Top 100 Agencies: STRIKEFORCE Communications
Strikeforce Communications founder and president Mike Rutstein doesn't enter every conversation about his business with the goal of working himself up. But more than most of his fellow agency chiefs, Rutstein doesn't shy away from discussing what he sees as the flaws in the traditional healthcare marketing model. He writes articles. He gives speeches. To use the sort of cliché Rutstein openly disdains, he wears his passion on his sleeve.
Here's his take on the quality of creative work many agencies produce: “For years, products sold themselves, because the data was so compelling. ‘A 30 percent reduction in lipids'? You can pretty much take a magic marker and write that across a white sheet of paper, and that's enough. But the business has changed and people haven't changed with it. They make excuses—‘well, gee, this is a highly regulated category'—and they end up falling back on clichés and twisted metaphors.”
And here's his take on the freelancer-heavy agency business model, one to which STRIKEFORCE has subscribed since its inception. “More and more agencies are doing this, but they're sort of hiding it behind the façade of the larger structure. The fact is, going out and assembling the best mix of people is good for business. No one agency can manage every dynamic and every challenge with a set group of people. You can't get best-in-class out of a single box.”

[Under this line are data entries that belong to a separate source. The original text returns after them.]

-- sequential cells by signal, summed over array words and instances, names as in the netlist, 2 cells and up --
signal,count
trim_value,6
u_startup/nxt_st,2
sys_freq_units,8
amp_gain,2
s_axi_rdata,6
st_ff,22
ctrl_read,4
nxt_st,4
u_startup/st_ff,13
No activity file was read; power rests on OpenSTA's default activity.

Rutstein doesn't convey any of this in an “I'm right and you're wrong” manner, mind you. He just cares, and perhaps can't help himself. “We're very up front with clients: we tell them that we cherry-pick the best people for a given job,” he continues, still on the topic of freelancers. “Other agencies have people they have to use because they're paying them a salary, whether or not those people have any relevance to the client's business. The guy who was working on chocolate chip cookies last week is now doing oncology. That obviously affects the work.”

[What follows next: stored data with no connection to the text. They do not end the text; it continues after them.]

--- src/hdl/icap_pkg.sv ---
// package for the input capture channel: register map, field positions,
// reset values, mode codes and the structs carried by the top-level ports.
// assumes a 50 MHz single clock and a 32-bit Avalon-MM register master.

package icap_pkg;

    // register byte offsets
    localparam logic [3:0] ICAP_OFS_CTRL1 = 4'h0;
    localparam logic [3:0] ICAP_OFS_CTRL2 = 4'h4;
    localparam logic [3:0] ICAP_OFS_DATA = 4'h8;
    localparam logic [3:0] ICAP_OFS_COUNT = 4'hC;

    // field positions, control one
    localparam int ICAP_B_SIDL = 13;
    localparam int ICAP_B_TSEL = 10;
    localparam int ICAP_B_CPI = 5;
    localparam int ICAP_B_OVF = 4;
    localparam int ICAP_B_BNE = 3;
    localparam int ICAP_B_MODE = 0;
    // field positions, control two
    localparam int ICAP_B_CASC = 8;
    localparam int ICAP_B_TRIG = 7;
    localparam int ICAP_B_TSTAT = 6;
    localparam int ICAP_B_SSEL = 0;

    // values after reset
    localparam logic [2:0] ICAP_TSEL_RST = 3'h0;
    localparam logic [4:0] ICAP_SSEL_RST = 5'h0D;
    localparam logic [2:0] ICAP_MODE_RST = 3'h0;
    localparam logic [1:0] ICAP_CPI_RST = 2'h0;

    // capture mode codes
    localparam logic [2:0] ICAP_M_OFF = 3'h0;
    localparam logic [2:0] ICAP_M_EDGE = 3'h1;
    localparam logic [2:0] ICAP_M_FALL = 3'h2;
    localparam logic [2:0] ICAP_M_RISE = 3'h3;
    localparam logic [2:0] ICAP_M_PRE4 = 3'h4;
    localparam logic [2:0] ICAP_M_PRE16 = 3'h5;
    localparam logic [2:0] ICAP_M_UNUSED = 3'h6;
    localparam logic [2:0] ICAP_M_WAKE = 3'h7;

    // prescaler terminal counts
    localparam logic [3:0] ICAP_PRE4_LAST = 4'h3;
    localparam logic [3:0] ICAP_PRE16_LAST = 4'hF;

    // fifo depth
    localparam logic [2:0] ICAP_DEPTH = 3'h4;

    // counter clock select codes
    localparam logic [2:0] ICAP_TS_T3 = 3'h0;
    localparam logic [2:0] ICAP_TS_T2 = 3'h1;
    localparam logic [2:0] ICAP_TS_T4 = 3'h2;
    localparam logic [2:0] ICAP_TS_T5 = 3'h3;
    localparam logic [2:0] ICAP_TS_T1 = 3'h4;
    localparam logic [2:0] ICAP_TS_FP = 3'h7;

    // source select codes that name no source
    localparam logic [4:0] ICAP_SS_NONE_LO = 5'h00;
    localparam logic [4:0] ICAP_SS_NONE_MID = 5'h0A;
    localparam logic [4:0] ICAP_SS_RSVD = 5'h1C;
    localparam logic [4:0] ICAP_SS_NONE_HI = 5'h1D;

    // avalon-mm request from the master
    typedef struct packed {
        logic read;
        logic write;
        logic [3:0] address;
        logic [31:0] writedata;
        logic [3:0] byteenable;
    } icap_avs_req_t;

    // avalon-mm answer to the master
    typedef struct packed {
        logic [31:0] readdata;
        logic waitrequest;
    } icap_avs_rsp_t;

    // pin and neighbour inputs
    typedef struct packed {
        logic capture_pin;
        logic cpu_idle;
        logic cpu_sleep;
        logic [4:0] tmr_tick;
        logic casc_carry;
        logic casc_upper;
    } icap_evt_t;

    // event outputs, all one-cycle pulses
    typedef struct packed {
        logic irq;
        logic dma_req;
        logic cap_pulse;
        logic wake_irq;
        logic wrap;
    } icap_out_t;

    // whole channel state
    typedef struct packed {
        logic stop_when_idle;
        logic [2:0] counter_clock_select;
        logic [1:0] captures_per_irq;
        logic [2:0] capture_mode_select;
        logic cascade_enable;
        logic trigger_not_sync_select;
        logic trigger_running_status;
        logic [4:0] sync_source_select;
        logic buffer_overflow_flag;
        logic [15:0] channel_counter;
        logic pin_q;
        logic [3:0] pre;
        logic [1:0] evt;
        logic [3:0][15:0] fifo;
        logic [1:0] rd_ptr;
        logic [1:0] wr_ptr;
        logic [2:0] level;
        icap_avs_rsp_t rsp;
        icap_out_t out;
    } icap_state_t;

endpackage

--- src/hdl/icap_channel.sv ---
// one input capture channel with its avalon-mm register slave.
// assumes all inputs synchronous to clk_i; timer ticks are one-cycle enables.
//
// The implementer's own choices: register access over Avalon-MM and the placing of the registers.
`timescale 1ns/10ps

module icap_channel (
    // clock and reset
    input wire logic clk_i,
    input wire logic nrst_i,
    // register bus
    input wire icap_pkg::icap_avs_req_t avs_i,
    output icap_pkg::icap_avs_rsp_t avs_o,
    // pin, timer ticks, cpu power state, cascade partner
    input wire icap_pkg::icap_evt_t ev_i,
    // trigger or sync events, indexed by source code
    input wire logic [31:0] sync_evt_i,
    // interrupt, dma and neighbour pulses
    output icap_pkg::icap_out_t out_o
);
    import icap_pkg::*;

    // -----------------------------------------------------------------
    // decoding helpers
    // -----------------------------------------------------------------

    // byte-lane merge of a 16-bit register
    function automatic logic [15:0] merge16(input logic [15:0] old_v,
                                            input logic [31:0] wd,
                                            input logic [3:0] be);
        merge16 = old_v;
        if (be[0])
        begin
            merge16[7:0] = wd[7:0];
        end
        if (be[1])
        begin
            merge16[15:8] = wd[15:8];
        end
    endfunction

    // channel is in a capturing mode
    function automatic logic mode_active(input logic [2:0] m);
        mode_active = (m != ICAP_M_OFF) && (m != ICAP_M_UNUSED) &&
                      (m != ICAP_M_WAKE);
    endfunction

    // source code names a real source
    function automatic logic src_valid(input logic [4:0] c);
        src_valid = (c != ICAP_SS_NONE_LO) && (c != ICAP_SS_NONE_MID) &&
                    (c != ICAP_SS_RSVD) && (c < ICAP_SS_NONE_HI);
    endfunction

    // -----------------------------------------------------------------
    // state and decoded events
    // -----------------------------------------------------------------

    icap_state_t q_r;
    icap_state_t s_nxt;
    logic active;
    logic run;
    logic rise;
    logic fall;
    logic tick;
    logic sev;
    logic hold;
    logic cap;
    logic acc;
    logic pop;
    logic [15:0] ctrl1_v;
    logic [15:0] ctrl2_v;
    logic [2:0] lvl_pop;

    assign active = mode_active(q_r.capture_mode_select);
    // idle halt freezes both counting and capturing
    assign run = active && !(q_r.stop_when_idle && ev_i.cpu_idle);
    assign rise = ev_i.capture_pin && !q_r.pin_q;
    assign fall = !ev_i.capture_pin && q_r.pin_q;
    assign sev = src_valid(q_r.sync_source_select) &&
                 sync_evt_i[q_r.sync_source_select];
    assign hold = q_r.trigger_not_sync_select &&
                  !q_r.trigger_running_status;
    assign acc = (avs_i.read || avs_i.write) && q_r.rsp.waitrequest;
    assign pop = acc && avs_i.read && (avs_i.address == ICAP_OFS_DATA) &&
                 (q_r.level != 3'h0);
    assign lvl_pop = pop ? q_r.level - 3'h1 : q_r.level;

    // counter clock: upper half of a cascade counts the partner's wrap
    always_comb
    begin
        if (q_r.cascade_enable && ev_i.casc_upper)
        begin
            tick = ev_i.casc_carry;
        end
        else
        begin
            unique case (q_r.counter_clock_select)
                ICAP_TS_T3: tick = ev_i.tmr_tick[2];
                ICAP_TS_T2: tick = ev_i.tmr_tick[1];
                ICAP_TS_T4: tick = ev_i.tmr_tick[3];
                ICAP_TS_T5: tick = ev_i.tmr_tick[4];
                ICAP_TS_T1: tick = ev_i.tmr_tick[0];
                ICAP_TS_FP: tick = 1'b1;
                default: tick = 1'b0; // reserved codes stop the counter
            endcase
        end
    end

    // qualifying capture edge for the current mode
    always_comb
    begin
        cap = 1'b0;
        if (run)
        begin
            unique case (q_r.capture_mode_select)
                ICAP_M_EDGE: cap = rise || fall;
                ICAP_M_FALL: cap = fall;
                ICAP_M_RISE: cap = rise;
                ICAP_M_PRE4: cap = rise && (q_r.pre == ICAP_PRE4_LAST);
                ICAP_M_PRE16: cap = rise && (q_r.pre == ICAP_PRE16_LAST);
                default: cap = 1'b0; // off, unused and wake modes
            endcase
        end
    end

    // readable images of the two control registers
    always_comb
    begin
        ctrl1_v = 16'h0000;
        ctrl1_v[ICAP_B_SIDL] = q_r.stop_when_idle;
        ctrl1_v[ICAP_B_TSEL +: 3] = q_r.counter_clock_select;
        ctrl1_v[ICAP_B_CPI +: 2] = q_r.captures_per_irq;
        ctrl1_v[ICAP_B_OVF] = q_r.buffer_overflow_flag;
        ctrl1_v[ICAP_B_BNE] = (q_r.level != 3'h0);
        ctrl1_v[ICAP_B_MODE +: 3] = q_r.capture_mode_select;
        ctrl2_v = 16'h0000;
        ctrl2_v[ICAP_B_CASC] = q_r.cascade_enable;
        ctrl2_v[ICAP_B_TRIG] = q_r.trigger_not_sync_select;
        ctrl2_v[ICAP_B_TSTAT] = q_r.trigger_running_status;
        ctrl2_v[ICAP_B_SSEL +: 5] = q_r.sync_source_select;
    end

    // -----------------------------------------------------------------
    // next state
    // -----------------------------------------------------------------

    // bus access first, hardware events after, so a hardware set wins
    always_comb
    begin
        logic [15:0] w1;
        logic [15:0] w2;
        w1 = merge16(ctrl1_v, avs_i.writedata, avs_i.byteenable);
        w2 = merge16(ctrl2_v, avs_i.writedata, avs_i.byteenable);
        s_nxt = q_r;
        s_nxt.out = '0;
        s_nxt.rsp.waitrequest = 1'b1;
        s_nxt.pin_q = ev_i.capture_pin;

        // one wait cycle, then a single answer cycle
        if (acc)
        begin
            s_nxt.rsp.waitrequest = 1'b0;
            s_nxt.rsp.readdata = 32'h0000_0000;
            if (avs_i.read)
            begin
                unique case (avs_i.address)
                    ICAP_OFS_CTRL1: s_nxt.rsp.readdata[15:0] = ctrl1_v;
                    ICAP_OFS_CTRL2: s_nxt.rsp.readdata[15:0] = ctrl2_v;
                    ICAP_OFS_DATA: s_nxt.rsp.readdata[15:0] =
                        pop ? q_r.fifo[q_r.rd_ptr] : 16'h0000;
                    ICAP_OFS_COUNT: s_nxt.rsp.readdata[15:0] =
                        q_r.channel_counter;
                    default: s_nxt.rsp.readdata = 32'h0000_0000;
                endcase
            end
        end

        // a write lands only at the edge that completes it, waitrequest low
        if (avs_i.write && !q_r.rsp.waitrequest)
        begin
            if (avs_i.address == ICAP_OFS_CTRL1)
            begin
                // overflow and not-empty are read-only
                s_nxt.stop_when_idle = w1[ICAP_B_SIDL];
                s_nxt.counter_clock_select = w1[ICAP_B_TSEL +: 3];
                s_nxt.captures_per_irq = w1[ICAP_B_CPI +: 2];
                s_nxt.capture_mode_select = w1[ICAP_B_MODE +: 3];
            end
            else if (avs_i.address == ICAP_OFS_CTRL2)
            begin
                s_nxt.cascade_enable = w2[ICAP_B_CASC];
                s_nxt.trigger_not_sync_select = w2[ICAP_B_TRIG];
                s_nxt.trigger_running_status = w2[ICAP_B_TSTAT];
                s_nxt.sync_source_select = w2[ICAP_B_SSEL +: 5];
            end
        end

        // pop the oldest entry; draining the fifo clears the overflow
        if (pop)
        begin
            s_nxt.rd_ptr = q_r.rd_ptr + 2'h1;
            if (lvl_pop == 3'h0)
            begin
                s_nxt.buffer_overflow_flag = 1'b0;
            end
        end
        s_nxt.level = lvl_pop;

        // trigger source sets the status, winning over a software clear
        if (q_r.trigger_not_sync_select && sev)
        begin
            s_nxt.trigger_running_status = 1'b1;
        end

        // counter: held clear until triggered, reset by a sync event
        if (!active || hold)
        begin
            s_nxt.channel_counter = 16'h0000;
        end
        else if (run && !q_r.trigger_not_sync_select && sev)
        begin
            s_nxt.channel_counter = 16'h0000;
        end
        else if (run && tick)
        begin
            s_nxt.channel_counter = q_r.channel_counter + 16'h0001;
            s_nxt.out.wrap = (q_r.channel_counter == 16'hFFFF);
        end

        // prescaler counts rising edges in the divided modes
        if (run && rise && (q_r.capture_mode_select == ICAP_M_PRE4))
        begin
            s_nxt.pre = (q_r.pre == ICAP_PRE4_LAST) ? 4'h0 : q_r.pre + 4'h1;
        end
        else if (run && rise && (q_r.capture_mode_select == ICAP_M_PRE16))
        begin
            s_nxt.pre = q_r.pre + 4'h1; // wraps after sixteen edges
        end

        // capture: push if room, otherwise flag overflow and keep entries
        if (cap)
        begin
            s_nxt.out.cap_pulse = 1'b1;
            s_nxt.out.dma_req = 1'b1;
            if (lvl_pop < ICAP_DEPTH)
            begin
                s_nxt.fifo[q_r.wr_ptr] = q_r.channel_counter;
                s_nxt.wr_ptr = q_r.wr_ptr + 2'h1;
                s_nxt.level = lvl_pop + 3'h1;
            end
            else
            begin
                s_nxt.buffer_overflow_flag = 1'b1;
            end
            // every-edge mode ignores the per-interrupt count
            if (q_r.capture_mode_select == ICAP_M_EDGE)
            begin
                s_nxt.out.irq = 1'b1;
            end
            else if (q_r.evt == q_r.captures_per_irq)
            begin
                s_nxt.out.irq = 1'b1;
                s_nxt.evt = 2'h0;
            end
            else
            begin
                s_nxt.evt = q_r.evt + 2'h1;
            end
        end

        // wake mode: only a rising edge while the cpu sleeps or idles
        if ((q_r.capture_mode_select == ICAP_M_WAKE) && rise &&
            (ev_i.cpu_idle || ev_i.cpu_sleep))
        begin
            s_nxt.out.irq = 1'b1;
            s_nxt.out.wake_irq = 1'b1;
        end

        // switched off: flush the fifo and its flags
        if (!active)
        begin
            s_nxt.level = 3'h0;
            s_nxt.rd_ptr = 2'h0;
            s_nxt.wr_ptr = 2'h0;
            s_nxt.buffer_overflow_flag = 1'b0;
            s_nxt.pre = 4'h0;
            s_nxt.evt = 2'h0;
        end
    end

    // state register; reset clears every field but waitrequest (set) and the source select (ICAP_SSEL_RST), fifo words included
    always_ff @(posedge clk_i)
    begin
        if (!nrst_i)
        begin
            q_r <= '0;
            q_r.rsp.waitrequest <= 1'b1;
            q_r.counter_clock_select <= ICAP_TSEL_RST;
            q_r.sync_source_select <= ICAP_SSEL_RST;
            q_r.capture_mode_select <= ICAP_MODE_RST;
            q_r.captures_per_irq <= ICAP_CPI_RST;
        end
        else
        begin
            q_r <= s_nxt;
        end
    end

    // outputs straight from the state flops
    assign avs_o = q_r.rsp;
    assign out_o = q_r.out;
endmodule

--- config.mk ---
export PLATFORM = sky130hd
export DESIGN_NAME = icap_channel
export DESIGN_NICKNAME = d
export VERILOG_FILES = /design/src/hdl/icap_pkg.sv /design/src/hdl/icap_channel.sv
export SDC_FILE = /design/constraint.sdc
export NUM_CORES = 1
export LEC_CHECK = 0
export BUFFER_PORTS_ARGS = -buffer_cell sky130_fd_sc_hd__buf_2
export CAP_MARGIN = 5
export CORE_MARGIN = 2
export CORE_UTILIZATION = 45
export CTS_BUF_LIST = sky130_fd_sc_hd__clkbuf_2
export CTS_CLUSTER_SIZE = 25
export DETAILED_ROUTE_END_ITERATION = 7
export GPL_TIMING_DRIVEN = 0
export PLACE_DENSITY = 0.65
export SLEW_MARGIN = 10
export SYNTH_ARGS = -nofsm -noshare
export SYNTH_HDL_FRONTEND = slang
export SYNTH_SLANG_ARGS = --single-unit
--- constraint.sdc ---
create_clock -name clk_i -period 4.4 [get_ports clk_i]
set_input_delay 0.44 -clock clk_i [delete_from_list [all_inputs] [get_ports clk_i]]
set_output_delay 0.44 -clock clk_i [all_outputs]
set_load 0.005 [all_outputs]
Word level (Yosys, flattened, before mapping)
Cells that the tools add are included.
W data, S select, Z words.
{ "word_totals": {"reg_bits": 134, "in_bits": 86, "out_inout_bits": 38, "elab_cells": 163} }
{ "classes": {"addsub": 7, "n_lt_le_gt_ge": 6, "n_eq_ne": 23, "mux": 36, "bitwise": 4, "reduce_logical": 60} }
{ "ops": {"columns": ["op", "count"], "rows": [
  ["$bwmux W64", 1],
  ["$mux W16", 4],
  ["$pmux W16 S4", 1],
  ["$bmux W16 S2", 1],
  ["$demux W16 S2", 1],
  ["$logic_and A1 B1 Y1", 29],
  ["$mux W6", 3],
  ["$add A16 B1 Y16 const B", 1],
  ["$eq A16 B16 Y1 const B", 1],
  ["$eq A3 B3 Y1 const B", 5],
  ["$mux W1", 13],
  ["$eq A3 B2 Y1 const B", 4],
  ["$eq A4 B4 Y1 const B", 3],
  ["$mux W3", 4],
  ["$mux W4", 3],
  ["$reduce_and A4 Y1", 3],
  ["$reduce_bool A2 Y1", 4],
  ["$logic_not A1 Y1", 7],
  ["$mux W7", 1],
  ["$add A2 B1 Y2 const B", 3],
  ["$eq A3 B1 Y1 const B", 2],
  ["$logic_not A3 Y1", 2],
  ["$lt A2 B3 Y1 const B", 2],
  ["$lt A5 B6 Y1 const B", 1],
  ["other kinds (26)", 37]
]} }

Depth between registers and ports, before layout
{ "depth": {"depth_word": 11, "depth_mapped": 13, "ltp_nobuf": 12} }

Least setup slack after synthesis
No wires, ideal clock.
{ "synth_path": {"path_type": "input-to-reg", "from": "input avs_i[37] (netlist bit)", "to": "register q_r (netlist bit ctrl1_v[4])", "setup_time_ps": 86, "arrival_time_ps": 2421, "required_time_ps": 4314, "path_slack_ps": 1893, "cell_stages": 12, "cell_sequence": "or2_1 buf_2 nor4_4 clkbuf_1 nor2_1 a21oi_1 inv_1 ha_1 nand2b_1 nand3_1 nand2_1 a211oi_1"} }
{ "synth_between": {"elab_chain_len": 9, "word_cells_on_any_way": 10} }
{ "synth_rtl": {"columns": ["element", "line", "text"], "rows": [
  ["start, declared", "icap_channel.sv:12", "input wire icap_pkg::icap_avs_req_t avs_i,"],
  ["$eq A4 B4 Y1 *", "icap_channel.sv:84", "assign pop = acc && avs_i.read && (avs_i.address == ICAP_OFS_DATA) &&"],
  ["$logic_and A1 B1 Y1 * (2 in series)", "icap_channel.sv:84", null],
  ["$mux W3", "icap_channel.sv:86", "assign lvl_pop = pop ? q_r.level - 3'h1 : q_r.level;"],
  ["$logic_not A3 Y1", "icap_channel.sv:202", "if (lvl_pop == 3'h0)"],
  ["$mux W1", "icap_channel.sv:202", null],
  ["$mux W1", "icap_channel.sv:199", "if (pop)"],
  ["$mux W1", "icap_channel.sv:245", "if (lvl_pop < ICAP_DEPTH)"],
  ["$mux W1 *", "icap_channel.sv:241", "if (cap)"],
  ["end signal, assigned", "icap_channel.sv:305", "q_r <= s_nxt;"],
  ["end, declared", "icap_channel.sv:58", "icap_state_t q_r;"]
]} }
Every way passes the cells marked *; elsewhere a longest branch is shown, timed or not.
A chain may end at the register's enable or synchronous reset.

Worst setup path after layout
{ "layout_path": {"from": "register q_r[38] (netlist bit)", "to": "register q_r (netlist bit ctrl1_v[4])"} }
{ "layout_between": {"elab_chain_len": 8, "word_cells_on_any_way": 10} }
{ "layout_rtl": {"columns": ["element", "line"], "rows": [
  ["parallel branches: the longest is 7 deep, another holds $sub A3 B1 Y3", null],
  ["$mux W1 *", "icap_channel.sv:241"]
]} }
Every way passes the cells marked *.

==> flow_summary.ini <==
[critical_path]
path_buf_inv = 3
start_kind = register
arrival_ps = 3550
crit_chain = inv_1 -> ha_1 -> nor2b_1 -> nor4_4 -> clkbuf_1 -> nor2_1 -> a21oi_1 -> inv_1 -> ha_1 -> nand2b_1 -> nand3_1 -> nand2_1 -> a211oi_1
cpMaxStageDelayCell = clkbuf_1
r2r_setup_slack_ps = 1480
cpPeakStageDelay_ps = 530
crit_family = simple AND/OR/NAND/NOR gates
end_kind = register
required_ps = 5030
path_max_fanout = 10
path_class = register to register

[yosys]
synth.top_cell.area_share = 0.384
synth_top_flop_cell = dfxtp_1
synth_cell_types = 59
syn_area_um2 = 6930
async_flop_share = 0
yosysTopAreaCell = dfxtp_1
synth_edf_count = 0
ys_ff_latch = 133
ys_seq_area_frac = 0.384
ys_top_cells_by_area = dfxtp_1, mux2i_1, mux4_2
yosysWarnings = 0
synth.avg_cell_area_um2 = 9.52
syn_inst = 728

[cells_and_area]
final_layout_size_suffix_gt1_frac = 0.239
final_net_count = 960
layoutNonFillerInstCount = 1063
final_core_util = 0.532
area_growth_pct = 16.2

[pwr]
power_frac_clock = 0.358
pwr-share-seq = 0.581
swShare = 0.264
ir_drop_mv = 0.121
power.leakage_nw = 2.98
combPwrFrac = 0.061
p_int_mw = 1.53
p_per_area_nw_per_um2 = 259
power_switching_mw = 0.551

[global_routing]
antenna_found_initial = 1
grt_max_degree = 17
grt_pass1_vias = 5339
grt_first_pass_wirelength_um = 27300
overflow = 0
grt_use_total = 0.214

[clocking]
path_clk_slew_ps = 200
htree_levels = 4
hold_buffers = 18
root_buffer = clkbuf_2
clock_latency_ps = 720
cts_sinks = 133
cts_buffers = 17
clock_path_buffers = 2
post_cts_resized = 0
post-cts-setup-buffers = 0
cts_tree = yes

[floorplan]
core-area_um2 = 15100
num_rows = 45
die_w_um = 128
io-pin-count = 124
die_h_um = 128
dieArea_um2 = 16400
initial_core_util = 0.458

[sta]
min_period_ps = 2920
slew_violations = 0
setup_slack_ps = 1480
finalHoldViolCount = 0
skew_ps = 42.1
slew_headroom = 0.459
setup_viol = 0
min_period_over_period = 0.663
rsz0062_at_grt = no
fmax_mhz = 343
setup_tns_ps = 0
tightest_slew_ps = 804

[job]
drv_cap = 0

[route]
routed_wl_um = 16900
wl_per_cell_um = 15.9
vias = 5519
dr.pass1.iters = 5
drtAntennaViolNets = 0
routed_via_density = 5.19
first_iter_violations = 448
post-route-drc-count = 0

[placement]
io_buffers = 82
gp_congestion = 0.816
dpl.hpwl_um = 12500
post-place-ws_ps = 1270
dp.cells = 1013

[run_status]
status = complete, no violations

[min_path]
min_path_type = input pin to register
-- logic make-up (layout without fill, tap and decap cells) --
logic type,count (synthesis),after routing,synth area share
AND/OR/NAND/NOR,261,261,0.182
flip-flops,133,133,0.384
multiplexers,121,121,0.212
buffers and inverters,100,231,0.0944
AO/OA/AOI/OAI,79,79,0.0787
XOR/XNOR,21,21,0.0265
adder cells (fa/ha/maj),12,12,0.0217
other,1,17,0.000541
-- worst min-delay path, delay by kind of cell --
family	cells	cell delay [ps]
compound gates	1	140
xor+xnor	1	140
buf+inv	1	110
simple gates	1	30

If you push him, Rutstein might say a few words about his own agency, which pushed past $7 million in revenues in 2012. Strikeforce employs 25 full-time staffers, most of them assigned to the firm's AOR relationships. It offsets those relationships with a larger percentage of project work than most firms take on. “When you have interesting projects coming in and out, it fuels innovation. It fuels creativity,” Rutstein says.
Clients have bought into the model. In the wake of the firm's highly acclaimed work on Teva Pharmaceuticals' ParaGard contraceptive, the agency added brands and diversified its therapeutic mix. It got its foot in the door with Amgen, as the lead agency on the Neulasta business. It pushed deeper into the medical-devices category by winning NxStage Medical, which manufacturers home hemodialysis machines. It established itself as a presence in the specialty space by adding ITI (for its Quantum wound therapy) and Onyx (for oncology products). Teva and Alcon remain what Rutstein calls “foundational clients.”Rutstein attributes the new relationships—in particular, the Amgen win—to STRIKEFORCE's progressiveness. “Amgen had a corporate mandate to do things differently,” he says. “We danced for three years. It wasn't until the ParaGard success that they really took notice.” So don't expect the agency to veer down a different path anytime soon. “Our philosophy is ‘no excuses' and we live by that. Most healthcare brands deserve so much more than they're getting.”